### Exercise directions
Count the lines below that contain the word "tests", and reply with that number alone.

### Stored data

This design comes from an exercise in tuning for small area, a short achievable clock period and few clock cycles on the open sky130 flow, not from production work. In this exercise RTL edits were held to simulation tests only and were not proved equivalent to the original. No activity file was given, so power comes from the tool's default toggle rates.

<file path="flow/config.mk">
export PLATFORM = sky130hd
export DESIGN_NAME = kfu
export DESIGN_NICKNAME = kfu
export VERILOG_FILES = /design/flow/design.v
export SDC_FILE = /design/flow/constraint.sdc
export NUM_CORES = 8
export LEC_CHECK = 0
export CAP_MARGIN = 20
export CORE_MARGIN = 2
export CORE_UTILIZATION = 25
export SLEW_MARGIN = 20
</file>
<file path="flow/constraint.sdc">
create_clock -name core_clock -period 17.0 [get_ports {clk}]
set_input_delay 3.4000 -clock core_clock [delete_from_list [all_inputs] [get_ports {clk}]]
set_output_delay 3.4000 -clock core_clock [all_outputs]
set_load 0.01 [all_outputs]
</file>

* * *

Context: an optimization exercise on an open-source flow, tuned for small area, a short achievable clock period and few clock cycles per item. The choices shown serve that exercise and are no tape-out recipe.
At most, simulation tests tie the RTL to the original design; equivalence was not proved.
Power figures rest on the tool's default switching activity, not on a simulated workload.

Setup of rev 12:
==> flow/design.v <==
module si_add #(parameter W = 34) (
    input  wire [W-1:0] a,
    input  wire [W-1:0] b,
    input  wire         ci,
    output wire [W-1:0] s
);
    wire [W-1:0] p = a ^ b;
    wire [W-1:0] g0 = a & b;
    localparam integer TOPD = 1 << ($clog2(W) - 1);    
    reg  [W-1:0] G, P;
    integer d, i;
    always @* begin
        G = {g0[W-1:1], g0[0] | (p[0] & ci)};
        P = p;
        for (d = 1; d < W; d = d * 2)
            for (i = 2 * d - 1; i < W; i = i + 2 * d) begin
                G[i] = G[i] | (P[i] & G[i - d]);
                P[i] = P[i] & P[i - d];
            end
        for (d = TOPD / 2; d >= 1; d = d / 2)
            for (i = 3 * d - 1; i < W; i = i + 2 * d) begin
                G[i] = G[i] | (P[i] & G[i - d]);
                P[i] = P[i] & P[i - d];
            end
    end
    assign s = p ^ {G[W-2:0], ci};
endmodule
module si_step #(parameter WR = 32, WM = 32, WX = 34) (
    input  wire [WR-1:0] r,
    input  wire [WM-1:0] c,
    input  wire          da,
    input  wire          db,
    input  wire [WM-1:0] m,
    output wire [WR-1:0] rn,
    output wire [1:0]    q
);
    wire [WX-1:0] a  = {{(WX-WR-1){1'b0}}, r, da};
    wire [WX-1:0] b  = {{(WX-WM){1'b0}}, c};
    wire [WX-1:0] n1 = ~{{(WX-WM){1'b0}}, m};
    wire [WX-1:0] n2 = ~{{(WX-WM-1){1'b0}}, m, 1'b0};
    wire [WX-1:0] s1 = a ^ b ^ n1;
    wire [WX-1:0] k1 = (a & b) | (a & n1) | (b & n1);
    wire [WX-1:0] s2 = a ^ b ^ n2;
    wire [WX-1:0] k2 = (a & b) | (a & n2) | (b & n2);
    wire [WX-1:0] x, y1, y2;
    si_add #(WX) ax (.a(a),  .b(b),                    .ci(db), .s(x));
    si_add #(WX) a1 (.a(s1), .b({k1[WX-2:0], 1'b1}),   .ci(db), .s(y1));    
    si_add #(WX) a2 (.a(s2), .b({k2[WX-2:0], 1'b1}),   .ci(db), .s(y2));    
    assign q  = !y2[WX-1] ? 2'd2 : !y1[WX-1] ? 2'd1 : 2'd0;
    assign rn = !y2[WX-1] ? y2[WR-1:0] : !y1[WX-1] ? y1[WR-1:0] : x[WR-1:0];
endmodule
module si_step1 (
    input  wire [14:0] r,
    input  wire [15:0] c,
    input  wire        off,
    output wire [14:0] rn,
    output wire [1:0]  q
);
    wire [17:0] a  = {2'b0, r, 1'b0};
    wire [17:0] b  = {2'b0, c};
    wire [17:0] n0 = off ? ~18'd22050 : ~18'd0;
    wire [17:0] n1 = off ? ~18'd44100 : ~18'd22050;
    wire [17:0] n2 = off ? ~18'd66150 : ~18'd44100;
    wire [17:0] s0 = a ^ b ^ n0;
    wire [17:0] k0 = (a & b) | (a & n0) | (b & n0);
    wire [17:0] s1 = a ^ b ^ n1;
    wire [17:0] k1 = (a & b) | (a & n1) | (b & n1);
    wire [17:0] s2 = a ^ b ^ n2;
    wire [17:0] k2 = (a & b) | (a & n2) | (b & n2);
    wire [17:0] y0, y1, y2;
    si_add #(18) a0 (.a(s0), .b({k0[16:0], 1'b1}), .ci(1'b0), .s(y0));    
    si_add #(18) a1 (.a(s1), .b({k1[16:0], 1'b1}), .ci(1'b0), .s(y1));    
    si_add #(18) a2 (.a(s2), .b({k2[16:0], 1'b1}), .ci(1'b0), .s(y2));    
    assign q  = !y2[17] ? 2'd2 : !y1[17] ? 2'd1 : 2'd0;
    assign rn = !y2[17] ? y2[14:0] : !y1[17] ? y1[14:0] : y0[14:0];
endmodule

### Answer below
2